:: Provided information ::

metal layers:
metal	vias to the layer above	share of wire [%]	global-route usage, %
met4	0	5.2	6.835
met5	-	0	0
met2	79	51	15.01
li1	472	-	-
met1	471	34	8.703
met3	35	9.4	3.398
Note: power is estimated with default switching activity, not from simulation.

:::

#### Work required
Report, from the entries above, each line where "metal" is found.

#### Exercise result
metal layers:
metal	vias to the layer above	share of wire [%]	global-route usage, %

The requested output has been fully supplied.